Again, this was triggered by watching a video while opening up the sound menu (wanted to boost the audio somewhat). 

This has become less common since the driver began allowing me to have my laptop lid closed and only drive my 2 external displays, but obviously, it still occurs, somewhat regularly.
Comment 2 Fedora End Of Life 2017-11-16 14:36:57 EST
This message is a reminder that Fedora 25 is nearing its end of life.
Approximately 4 (four) weeks from now Fedora will stop maintaining
and issuing updates for Fedora 25. It is Fedora's policy to close all
bug reports from releases that are no longer maintained. At that time
this bug will be closed as EOL if it remains open with a Fedora  'version'
of '25'.

Package Maintainer: If you wish for this bug to remain open because you
plan to fix it in a currently maintained version, simply change the 'version'
to a later Fedora version.

Thank you for reporting this issue and we are sorry that we were not
able to fix it before Fedora 25 is end of life. If you would still like
to see this bug fixed and are able to reproduce it against a later version
of Fedora, you are encouraged  change the 'version' to a later Fedora
version prior this bug is closed as described in the policy above.

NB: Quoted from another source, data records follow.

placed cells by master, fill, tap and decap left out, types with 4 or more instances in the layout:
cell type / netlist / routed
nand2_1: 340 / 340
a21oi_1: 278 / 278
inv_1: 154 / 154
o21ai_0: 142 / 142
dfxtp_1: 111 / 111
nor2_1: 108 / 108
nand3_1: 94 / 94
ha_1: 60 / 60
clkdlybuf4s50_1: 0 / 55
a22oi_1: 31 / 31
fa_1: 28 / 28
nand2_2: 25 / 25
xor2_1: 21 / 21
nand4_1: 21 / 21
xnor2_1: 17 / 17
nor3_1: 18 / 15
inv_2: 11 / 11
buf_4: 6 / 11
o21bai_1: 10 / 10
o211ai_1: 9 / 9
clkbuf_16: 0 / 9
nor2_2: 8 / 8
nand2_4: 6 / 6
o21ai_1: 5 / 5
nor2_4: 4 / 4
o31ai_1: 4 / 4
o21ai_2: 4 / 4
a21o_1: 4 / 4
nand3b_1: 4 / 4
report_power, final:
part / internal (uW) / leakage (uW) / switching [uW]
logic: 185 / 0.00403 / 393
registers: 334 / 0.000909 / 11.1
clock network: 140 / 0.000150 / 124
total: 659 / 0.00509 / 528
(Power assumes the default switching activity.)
===== config.mk =====
export PLATFORM = sky130hd
export DESIGN_NAME = light_sequencer
export DESIGN_NICKNAME = d
export VERILOG_FILES = /design/src/rtl/light_sequencer.sv
export SDC_FILE = /design/constraint.sdc
export NUM_CORES = 1
export LEC_CHECK = 0
export ABC_AREA = 1
export CAP_MARGIN = 0
export CORE_UTILIZATION = 35
export DETAILED_ROUTE_END_ITERATION = 8
export GPL_TIMING_DRIVEN = 0
export PLACE_DENSITY = 0.65
export SYNTH_ARGS = -nofsm -noshare
export SYNTH_HDL_FRONTEND = slang
export SYNTH_SLANG_ARGS = --single-unit

===== constraint.sdc =====
create_clock -name clk -period 4 [get_ports clk]
set_clock_uncertainty 0.2 [all_clocks]
set_input_delay 0.6 -clock clk [delete_from_list [all_inputs] [get_ports clk]]
set_output_delay 0.6 -clock clk [all_outputs]
set_load 0.01 [all_outputs]

===== src/rtl/light_sequencer.sv =====
// Intersection phase sequencer: owns the cycle counter and pedestrian latch,
// steps the light phases on generator enables and trips a latched fault on counter overrun.
module light_sequencer (
  input  logic       clk,
  input  logic       reset,
  input  logic       enable,
  input  logic       ped_btn,
  output logic [5:0] counter,
  output logic       ped,
  output logic [2:0] main_light,
  output logic [2:0] side_light,
  output logic       walk,
  output logic       fault
);

  localparam logic [2:0] MG    = 3'd0;
  localparam logic [2:0] MY    = 3'd1;
  localparam logic [2:0] AR1   = 3'd2;
  localparam logic [2:0] SG    = 3'd3;
  localparam logic [2:0] SY    = 3'd4;
  localparam logic [2:0] AR2   = 3'd5;
  localparam logic [2:0] WALK  = 3'd6;
  localparam logic [2:0] FAULT = 3'd7;

  localparam logic [5:0] CNT_MAX = 6'd63;

  localparam logic [2:0] LAMP_R = 3'b100;
  localparam logic [2:0] LAMP_Y = 3'b010;
  localparam logic [2:0] LAMP_G = 3'b001;

  logic [2:0] state_reg, state_next;
  logic [5:0] counter_reg, counter_next;
  logic       ped_reg, ped_next;
  logic       ped_pending_reg, ped_pending_next;
  logic       enters_mg;

  always_comb begin
    state_next = state_reg;
    if (enable) begin
      case (state_reg)
        MG:      state_next = MY;
        MY:      state_next = AR1;
        AR1:     state_next = SG;
        SG:      state_next = SY;
        SY:      state_next = AR2;
        AR2:     state_next = ped_reg ? WALK : MG;
        WALK:    state_next = MG;
        default: state_next = FAULT;
      endcase
    end
    enters_mg = (state_next == MG) && (state_reg != MG);
    // An MG entry on the overrun edge restarts the cycle instead of faulting.
    if ((state_reg != FAULT) && !enters_mg && (counter_reg == CNT_MAX)) begin
      state_next = FAULT;
    end
  end

  always_comb begin
    counter_next = counter_reg;
    if (enters_mg) begin
      counter_next = 6'd0;
    end else if (counter_reg != CNT_MAX) begin
      counter_next = counter_reg + 6'd1;
    end
  end

  // The request is sampled at count 0 so ped stays constant for a whole phase cycle.
  always_comb begin
    ped_next         = ped_reg;
    ped_pending_next = ped_pending_reg;
    if (state_reg != FAULT) begin
      if (counter_reg == 6'd0) begin
        ped_next         = ped_pending_reg | ped_btn;
        ped_pending_next = 1'b0;
      end else begin
        ped_pending_next = ped_pending_reg | ped_btn;
      end
    end
  end

  always_ff @(posedge clk) begin
    if (reset) begin
      state_reg       <= MG;
      counter_reg     <= 6'd0;
      ped_reg         <= 1'b0;
      ped_pending_reg <= 1'b0;
    end else begin
      state_reg       <= state_next;
      counter_reg     <= counter_next;
      ped_reg         <= ped_next;
      ped_pending_reg <= ped_pending_next;
    end
  end

  always_comb begin
    main_light = LAMP_R;
    side_light = LAMP_R;
    case (state_reg)
      MG:      main_light = LAMP_G;
      MY:      main_light = LAMP_Y;
      SG:      side_light = LAMP_G;
      SY:      side_light = LAMP_Y;
      default: ;
    endcase
  end

  assign walk    = (state_reg == WALK);
  assign fault   = (state_reg == FAULT);
  assign counter = counter_reg;
  assign ped     = ped_reg;

endmodule


# Word level (Yosys, flattened, before mapping)
# Index checks and enable logic that the tools add are counted.
op_classes:
  n_addsub: 1
  eq_ne: 10
  n_mux: 7
  bitwise_logic: 1
  n_reduce_logical: 10
ops:
  columns: ["op", "n"]
  rows:
  - ["$pmux 3 s7", 1]
  - ["$eq 3x3->1 const B", 4]
  - ["$pmux 3 s2", 2]
  - ["$mux 3", 3]
  - ["$add 6x1->6 const B", 1]
  - ["$eq 3x2->1 const B", 2]
  - ["$eq 6x6->1 const B", 1]
  - ["$logic_not 3->1", 2]
  - ["$logic_not 6->1", 1]
  - ["$ne 6x6->1 const B", 1]
  - ["$eq 3x1->1 const B", 1]
  - ["$logic_and 1x1->1", 3]
  - ["$ne 3x3->1 const B", 1]
  - ["$reduce_bool 3->1", 1]
  - ["$reduce_and 2->1", 1]
  - ["$reduce_or 2->1", 1]
  - ["$logic_not 1->1", 1]
  - ["$mux 1", 1]
  - ["$or 1x1->1", 1]
totals:
  reg_bits: 11
  inputBits: 4
  out_inout_bits: 15
  elab_cells: 33

# Depth between registers and ports, before layout
# Gate-level depths: netlist (run 1).
depth:
  depth_word: 9
  ltp_mapped: 9
  ltp_nobuf: 9

# Worst setup path after synthesis (run 1)
# Ideal clock, no wire load.
synth_path:
  path_kind: "register to output"
  from: "reg state_reg[0]"
  to: "out main_light[0]"
  arrival_ns: 0.702
  required_time_ns: 3.200
  path_slack_ns: 2.498
  path_stages_with_launch: 4
  n_path_buf: 0
  cell_sequence: "dfxtp_1 inv_2 nand2_2 nor2_1"
synth_between:
  elab_chain_cells: 2
  word_cells_on_any_way: 3
  classes_between: "1 x eq/ne; 1 x mux; 1 x reduce/logical"
synth_rtl:
  columns: ["item", "line", "text"]
  rows:
  - ["start: declaration", "31", "logic [2:0] state_reg, state_next;"]
  - ["start signal: assignment", "88", "state_reg <= state_next;"]
  - ["$eq 3x1->1 or $logic_not 3->1 (tied branches)", "98", "case (state_reg)"]
  - ["$pmux 3 s2 *", "98", null]
  - ["end: declaration", "10", "output logic [2:0] main_light,"]
# Mark *: on every way between the ends. The rest lies on a longest branch, timed or not.

# Worst setup path after layout (run 1)
layout_path:
  from: "reg state_reg[2]"
  to: "out fault"
layout_between:
  elab_chain_cells: 1
layout_rtl:
  columns: ["item", "line", "text"]
  rows:
  - ["$eq 3x3->1", "108", "assign fault = (state_reg == FAULT);"]
  - ["end: declaration", "13", "output logic fault"]
# Every way passes these cells.

==> reports/results.tsv, run 1 <==
metric	value	unit
status	finished, final reports clean	
num_antenna_cells	0	
synth_top_family_by_area	simple AND/OR/NAND/NOR gates	
viasPerCell	4.55	
leakage	0.369	nW
r2r_cells	6	
cts_buffers	3	
ios	19	
hold_violations	0	
hpwl	1060	µm
cts_max_path_buffers	2	
num_vias	641	
reg2reg_setup_slack	2460	ps
antenna_found_initial	0	
worst_hold_path.num_cells	2	
mostFrequentLayoutCell	clkdlybuf4s50_1	
routed_wl	1300	µm
fmax	0.420	GHz
dieArea	0.00213	mm²
grt_first_pass_wirelength	2170	µm
power_density	316	mW/mm²
cts_root_buf	clkbuf_4	
cp-end-kind	primary output	
path_depth	3	
yosysSeqAreaShare	0.323	
utilization	0.516	
slowest_stage	clkdlybuf4s50_1	
die_x	46.1	µm
largest_register_ffs	6	
synth_cells	94	
drtIter0Drc	4	
syn_area_per_cell	7.25	µm²
drcViolationCount	0	
period_needed	2380	ps
grt_pass1_vias	541	
cpPeakStageDelay	570	ps
crit_fanout	6	
nets	123	
min_period_over_period	0.596	
h-tree-depth	1	
portBuffers	18	
slew_headroom	0.778	
p_int	196	µW
synthTopCellsByArea	dfxtp_1 32%, nand2_1 8.3%, nand2_2 6.4%	
synth_compound_area_frac	0.110	
yosys.area_share.simple	0.422	
post_cts_resize_count	0	
wire_per_inst	9.23	µm
critPathBufInv	1	
worst-slew-pin-transition	331	ps
insertion_delay	280	ps
final_cell_mix	18 x clkdlybuf4s50_1, 15 x nand2_1, 11 x inv_1, 11 x nor2_1, 11 x dfxtp_1	
die_y	46.1	µm
setup_viol	0	
power_frac_comb	0.284	
synth_top_area_cell	dfxtp_1	
yosysUniqueCellTypes	22	
slew_viol_final	0	
crit_type	register to primary output	
synth_top_area_frac	0.323	
post_cts_buffers	0	
synth_xor_area_frac	0.0257	
synthAdderAreaFrac	0.0367	
clk_pin_slew_worst_paths	80	ps
cp_top_family	buffers and inverters	
area_delta_synth_final	35.0	%
cts_hold_buf	0	
ys_ff_latch	11	
grt_max_degree	8	
grt_overflow	0	
track_usage	0.142	
seq_power_share	0.440	
swShare	0.327	
drive_above_1_share	0.250	
ant_nets	0	
max-vdd-ir-drop	0.168	mV
start_util	0.382	
clock-sinks	11	
rows	15	
globalplace.congestion	0.789	
synthMuxAreaShare	0	
clkPwrFrac	0.276	
arrival	1580	ps
drv_cap	0	
cts_tree	done	
p_switching	95.0	µW
path_cells	nand2_2 -> nor2_2 -> clkdlybuf4s50_1	
synth_fp_nets	100	
yosys_warnings	0	
hold_path_class	register to register	
startpoint_type	register	
setup-tns-final	0	ps
drtPass1Iterations	4	
power	291	µW
syn_area	682	µm²
cp_data_required_time	3200	ps
core	0.00178	mm²
rsz0062_at_grt	false	
-- Yosys cell counts --
| library cell | count |
|---|---|
| nand3_2 | 1 |
| nor4_1 | 1 |
| a21oi_1 | 6 |
| nand2_4 | 2 |
| nand3_1 | 6 |
| nand2_1 | 15 |
| nor2_2 | 5 |
| nand3_4 | 1 |
| nor4_2 | 1 |
| a21oi_2 | 4 |
| ha_1 | 2 |
| nand2_2 | 7 |
| dfxtp_1 | 11 |
| xor2_1 | 2 |
| nor2_4 | 1 |
| inv_1 | 11 |
| nor3_1 | 1 |
| clkinv_1 | 1 |
| inv_2 | 3 |
| nor2_1 | 11 |
| o21ai_1 | 1 |
| o21ai_0 | 1 |
-- worst reg2reg max path: stages (launching register included) --
cell and delay, ps:
dfxtp_1 390, ha_1 180, nand2_1 100, nor2_4 180, inv_1 130, a21oi_1 190
nor2_2 50
-- cells by family after synthesis --
| family | after synthesis |
|---|---|
| AO/OA/AOI/OAI | 12 |
| AND/OR/NAND/NOR | 52 |
| flip-flops | 11 |
| buffers and inverters | 15 |
| XOR/XNOR | 2 |
| adder cells (fa/ha/maj) | 2 |
-- per-layer routing --
| layer | track usage | share of wire |
|---|---|---|
| met5 | 0 | 0 |
| met4 | 0.0706 | 0.019 |
| met2 | 0.242 | 0.46 |
| met3 | 0.0235 | 0.054 |
| met1 | 0.169 | 0.47 |
-- per-stage QoR --
stage               hold WS [ps]  worst slack [ps]  cells  area (µm²)
finish                       307              1620    141         921
global route                 358              1520    141         921
CTS                          307              1600    141         921
detailed placement           296              1870    137         893
global placement             290              1870    137         893
floorplan                    277              2500     94         682
-- layout make-up --
class	instances	area, µm²
inverters	15	56.3
repair buffers	18	180
flip-flops and latches	11	220
clock inverters	1	5.00
fillers	174	862
clock buffers	3	22.5
well taps	25	31.3
multi-input cells	68	405
-- power groups by stage --
stage | Combinational (mW) | Sequential, mW | Clock (mW)
3_5_place_dp | 0.0833 | 0.130 | 0
4_1_cts | 0.0839 | 0.128 | 0.0816
5_1_grt | 0.0912 | 0.130 | 0.0870
2_1_floorplan | 0.0496 | 0.131 | 0
6_report | 0.0826 | 0.128 | 0.0801
3_3_place_gp | 0.0827 | 0.130 | 0
-- worst paths after layout --
kind / from / end
hold / removal: ped_pending_reg$_SDFFE_PP0N_ / ped_pending_reg$_SDFFE_PP0N_
setup reg to reg: counter[0]$_SDFFE_PP0P_ / counter[1]$_SDFFE_PP0P_
hold reg to reg: ped_pending_reg$_SDFFE_PP0N_ / ped_pending_reg$_SDFFE_PP0N_
setup / recovery: state_reg[2]$_SDFF_PP0_ / fault
Note: power is estimated with default switching activity, not from simulation.
==> inputs of run 2 (changes only) <==
--- a/config.mk
+++ b/config.mk
@@ -10,7 +10,7 @@
 export CORE_UTILIZATION = 35
 export DETAILED_ROUTE_END_ITERATION = 8
 export GPL_TIMING_DRIVEN = 0
-export PLACE_DENSITY = 0.65
+export PLACE_DENSITY = 0.68
 export SYNTH_ARGS = -nofsm -noshare
 export SYNTH_HDL_FRONTEND = slang
 export SYNTH_SLANG_ARGS = --single-unit
==> constraint.sdc (replaced) <==
create_clock -name clk -period 1.95 [get_ports clk]
set_clock_uncertainty 0.2 [all_clocks]
set_input_delay 0.2925 -clock clk [delete_from_list [all_inputs] [get_ports clk]]
set_output_delay 0.2925 -clock clk [all_outputs]
set_load 0.01 [all_outputs]
==> reports/results.tsv, run 2 (synthesized netlist as in run 1, its figures left out) <==
metric	value	unit	change
hpwl	1130	µm	was 1060 µm
dpl_cell_area	893	µm²	unchanged
mostFrequentLayoutCell	nand2_1		was clkdlybuf4s50_1
wire_per_inst	9.82	µm	was 9.23 µm
rsz0062_at_grt	false		unchanged
worst_hold_path.num_cells	2		unchanged
viasPerCell	4.66		was 4.55
drtPass1Iterations	4		unchanged
max-vdd-ir-drop	0.374	mV	was 0.168 mV
hold_violations	0		unchanged
clk_pin_slew_worst_paths	70	ps	was 80 ps
h-tree-depth	1		unchanged
register_area	229	µm²	was 220 µm²
power	583	µW	was 291 µW
insertion_delay	270	ps	was 280 ps
fmax	0.544	GHz	
die_y	46.1	µm	unchanged
worst-slew-pin-transition	313	ps	was 331 ps
ios	19		unchanged
period_needed	1840	ps	
grt_pass1_vias	562		was 541
rows	15		unchanged
cts_hold_buf	0		unchanged
routed_wl	1380	µm	was 1300 µm
clock-sinks	11		unchanged
num_vias	657		was 641
slew_viol_final	0		unchanged
num_antenna_cells	0		unchanged
place_worst_setup_slack	136	ps	was 1870 ps
cts_max_path_buffers	2		unchanged
hold_start	ped_pending_reg$_SDFFE_PP0N_		unchanged
stdcell_area	932	µm²	was 921 µm²
ant_nets	0		unchanged
antenna_found_initial	0		unchanged
setup_ws	111	ps	was 1620 ps
globalplace.congestion	0.751		was 0.789
min_to	ped_pending_reg$_SDFFE_PP0N_		unchanged
cts_buffers	3		unchanged
grt_first_pass_wirelength	2390	µm	was 2170 µm
track_usage	0.162		was 0.142
drive_above_1_share	0.267		was 0.250
post_cts_buffers	0		unchanged
crit_type	register to primary output		unchanged
grt_overflow	0		unchanged
crit_fanout	6		unchanged
die_x	46.1	µm	unchanged
nets	123		unchanged
setup_viol	0		unchanged
cts_tree	done		unchanged
cts_root_buf	clkbuf_4		unchanged
dieArea	0.00213	mm²	unchanged
multi_input_area	405	µm²	unchanged
portBuffers	18		unchanged
power_density	626	mW/mm²	was 316 mW/mm²
reg2reg_setup_slack	390	ps	was 2460 ps
hold_path_class	register to register		unchanged
grt_max_degree	7		was 8
drtIter0Drc	7		was 4
drv_cap	0		unchanged
status	finished, final reports clean		unchanged
start_util	0.382		unchanged
cp_data_required_time	1460	ps	was 3200 ps
reg2reg_to	counter[1]$_SDFFE_PP0P_		unchanged
cp-end-kind	primary output		unchanged
startpoint_type	register		unchanged
slew_headroom	0.790		was 0.778
drcViolationCount	0		unchanged
nFillCells	185		was 174
r2r_cells	6		unchanged
largest_register_ffs	6		unchanged
core	0.00178	mm²	unchanged
r2r-start	counter[0]$_SDFFE_PP0P_		unchanged
min_period_over_period	0.943		
final_cell_mix	15 x nand2_1, 12 x clkdlybuf4s50_1, 11 x inv_1, 11 x nor2_1, 8 x dfxtp_1		was 18 x clkdlybuf4s50_1, 15 x nand2_1, 11 x inv_1, 11 x nor2_1, 11 x dfxtp_1
area_delta_synth_final	36.7	%	was 35.0%
setup-tns-final	0	ps	unchanged
leakage	0.424	nW	was 0.369 nW
arrival	1350	ps	was 1580 ps
-- run 2: how the worst max path moves through the flow --
| stage | endpoint | slack (ps) | cells after the start | start |
|---|---|---|---|---|
| final | side_light[0] | 110 | 3 | state_reg[0]$_SDFF_PP0_ |
| after global placement | counter[3]$_SDFFE_PP0P_ | 150 | 8 | enable |
| after CTS | main_light[1] | 10 | 4 | state_reg[2]$_SDFF_PP0_ |
| after detailed placement | counter[5]$_SDFFE_PP0P_ | 140 | 8 | enable |
| after floorplan | counter[1]$_SDFFE_PP0P_ | 460 | 6 | counter[0]$_SDFFE_PP0P_ |
| after global routing | side_light[0] | 30 | 3 | state_reg[0]$_SDFF_PP0_ |
-- run 2: layer usage --
layer	GRT usage	part of all wire	vias up
met2	0.262	0.49	25
met3	0.0235	0.052	5
met5	0	0	-
li1	-	-	345
met4	0.106	0.027	0
met1	0.197	0.43	282
-- run 2: final cells by class --
cell class	instances	area share
Sequential cell	11	0.246
Multi-Input combinational cell	68	0.435
Clock buffer	4	0.0282
Inverter	15	0.0604
Timing Repair Buffer	18	0.197
Tap cell	25	0.0336
-- run 2: stage by stage --
| stage | std cells | utilization | hold slack (ps) |
|---|---|---|---|
| after detailed placement | 137 | 0.501 | 293 |
| after global routing | 141 | 0.523 | 350 |
| after global placement | 137 | 0.501 | 288 |
| final | 141 | 0.523 | 299 |
| after floorplan | 94 | - | 162 |
| after CTS | 141 | 0.519 | 303 |
-- run 2: report_power, final --
group / internal, mW / switching [mW]
registers: 0.243 / 0.0206
logic: 0.0780 / 0.0882
clock network: 0.0792 / 0.0744
-- run 2: critical path: stages (launching register included) --
cell             delay, ps
dfxtp_4                380
nand2_1                 80
nor2_1                  90
clkdlybuf4s50_1        530
-- run 2: repair_timing --
item / CTS / global route
setup endpoints to repair: 6 / 3
endpoints found under the hold margin: 0 / 0
resized for setup: 8 / 3
==> inputs of run 3 (changes only) <==
--- a/config.mk
+++ b/config.mk
@@ -10,7 +10,7 @@
 export CORE_UTILIZATION = 35
 export DETAILED_ROUTE_END_ITERATION = 8
 export GPL_TIMING_DRIVEN = 0
-export PLACE_DENSITY = 0.68
+export PLACE_DENSITY_LB_ADDON = 0.3
 export SYNTH_ARGS = -nofsm -noshare
 export SYNTH_HDL_FRONTEND = slang
 export SYNTH_SLANG_ARGS = --single-unit
==> reports/results.tsv, run 3 (synthesized netlist as in run 1, its figures left out) <==
metric	value	unit	change
hold_path_class	register to register		unchanged
seq_power_share	0.450		was 0.452
cp_data_required_time	1460	ps	about the same
area_delta_synth_final	36.0	%	was 36.7%
power	588	µW	was 583 µW
startpoint_type	register		unchanged
portBuffers	18		unchanged
cp_top_family	buffers and inverters		unchanged
drtIter0Drc	6		was 7
mostFrequentLayoutCell	nand2_1		unchanged
reg2reg_setup_slack	410	ps	was 390 ps
drive_above_1_share	0.267		unchanged
largest_register_ffs	6		unchanged
slowest_stage	clkdlybuf4s50_1		unchanged
arrival	1390	ps	was 1350 ps
path_cells	inv_4 -> nand3_1 -> inv_1 -> clkdlybuf4s50_1		was nand2_1 -> nor2_1 -> clkdlybuf4s50_1
cp-end-kind	primary output		unchanged
period_needed	1890	ps	was 1840 ps
p_switching	186	µW	was 183 µW
grt_util_met1	0.174		was 0.197
track_usage	0.152		was 0.162
setup_viol	0		unchanged
crit_type	register to primary output		unchanged
globalplace.congestion	0.790		was 0.751
min_to	ped_pending_reg$_SDFFE_PP0N_		unchanged
rows	15		unchanged
p_int	402	µW	was 400 µW
post_cts_buffers	0		unchanged
clock-sinks	11		unchanged
antenna_found_initial	0		unchanged
reg2reg_to	counter[1]$_SDFFE_PP0P_		unchanged
die_x	46.1	µm	unchanged
die_y	46.1	µm	unchanged
cts_hold_buf	0		unchanged
drtPass1Iterations	4		unchanged
hpwl	1100	µm	was 1130 µm
core	0.00178	mm²	unchanged
grt_first_pass_wirelength	2310	µm	was 2390 µm
num_vias	648		was 657
ant_nets	0		unchanged
drcViolationCount	0		unchanged
drv_cap	0		unchanged
slew_viol_final	0		unchanged
utilization	0.520		was 0.523
cts_root_buf	clkbuf_4		unchanged
crit_fanout	6		unchanged
use_met3	0.0706		was 0.0235
critPathBufInv	3		was 1
cts_tree	done		unchanged
worst_hold_path.num_cells	2		unchanged
status	finished, final reports clean		unchanged
insertion_delay	270	ps	about the same
swShare	0.317		was 0.314
h-tree-depth	1		unchanged
wire_per_inst	9.74	µm	was 9.82 µm
worstSetupStartpoint	state_reg[2]$_SDFF_PP0_		was state_reg[0]$_SDFF_PP0_
hold_start	ped_pending_reg$_SDFFE_PP0N_		unchanged
grt.busiest_layer	met2		unchanged
leakage	0.408	nW	was 0.424 nW
grtUsageMet2	0.265		was 0.262
slew_headroom	0.778		was 0.790
r2r-start	counter[0]$_SDFFE_PP0P_		unchanged
grt_max_degree	7		unchanged
cpPeakStageDelay	520	ps	was 530 ps
routed_wl	1370	µm	was 1380 µm
rsz0062_at_grt	false		unchanged
fmax	0.530	GHz	was 0.544 GHz
dpl_cell_area	893	µm²	unchanged
setup-tns-final	0	ps	unchanged
power_density	634	mW/mm²	was 626 mW/mm²
setup_ws	63.3	ps	was 111 ps
r2r_cells	6		unchanged
grt_pass1_vias	572		was 562
hold_violations	0		unchanged
start_util	0.382		unchanged
dieArea	0.00213	mm²	unchanged
viasPerCell	4.60		was 4.66
grt_overflow	0		unchanged
cts_buffers	3		unchanged
max-vdd-ir-drop	0.440	mV	was 0.374 mV
clk_pin_slew_worst_paths	70	ps	about the same
final_cell_mix	15 x nand2_1, 13 x clkdlybuf4s50_1, 11 x inv_1, 11 x nor2_1, 8 x dfxtp_1		was 15 x nand2_1, 12 x clkdlybuf4s50_1, 11 x inv_1, 11 x nor2_1, 8 x dfxtp_1
num_antenna_cells	0		unchanged
stdcell_area	927	µm²	was 932 µm²
cts_max_path_buffers	2		unchanged
nets	123		unchanged
ios	19		unchanged
min_period_over_period	0.968		was 0.943
worst-slew-pin-transition	330	ps	was 313 ps
power_frac_comb	0.284		was 0.285
clkPwrFrac	0.266		was 0.263
place_worst_setup_slack	140	ps	was 136 ps
-- run 3: routing by layer --
| layer | routed length [µm] | up-vias |
|---|---|---|
| met2 | 699 | 17 |
| met5 | 0 | - |
| li1 | - | 344 |
| met1 | 592 | 287 |
| met4 | 0 | 0 |
| met3 | 83 | 0 |
-- run 3: worst max-delay path by stage --
stage                                    endpoint  depth (start not counted)
after floorplan           counter[1]$_SDFFE_PP0P_                          6
after global placement    counter[3]$_SDFFE_PP0P_                          8
after detailed placement  counter[5]$_SDFFE_PP0P_                          8
after CTS                                    walk                          3
after global routing                main_light[1]                          4
final                               main_light[1]                          4
-- run 3: final cells by class --
type | instances | area [µm²]
fillers | 178 | 856
multi-input cells | 68 | 405
flip-flops and latches | 11 | 224
repair buffers | 18 | 181
inverters | 15 | 58.8
well taps | 25 | 31.3
clock buffers | 4 | 26.3
-- run 3: worst reg2reg max path: stages, from the launching register on --
cell and delay, ps:
dfxtp_1 390, ha_1 180, nand2_1 110, nor2_4 180, inv_1 140, a21oi_1 190
nor2_2 50
-- run 3: repair_timing --
item / 4_1_cts / 5_1_grt
endpoints found under the hold margin: 0 / 0
resized for setup: 6 / 3
endpoints found under the setup margin: 7 / 3
-- run 3: metrics by stage --
stage | cells | hold WS (ps)
2_1_floorplan | 94 | 162
5_1_grt | 141 | 338
4_1_cts | 141 | 309
3_3_place_gp | 137 | 289
6_report | 141 | 312
3_5_place_dp | 137 | 299
-- run 3: power by group through the flow --
| stage | logic, mW | clock network (mW) | registers (mW) |
|---|---|---|---|
| after floorplan | 0.102 | 0 | 0.270 |
| after global placement | 0.169 | 0 | 0.268 |
| after detailed placement | 0.171 | 0 | 0.268 |
| after CTS | 0.169 | 0.164 | 0.264 |
| after global routing | 0.186 | 0.176 | 0.268 |
| final | 0.167 | 0.156 | 0.265 |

Although we aim to fix as many bugs as possible during every release's
lifetime, sometimes those efforts are overtaken by events. Often a
more recent Fedora release includes newer upstream software that fixes
bugs or makes them obsolete.
Comment 3 Sam Roza 2017-11-30 21:07:30 EST
Is there any reasonable reason why this is still occurring; only now it's been carried forward to F27?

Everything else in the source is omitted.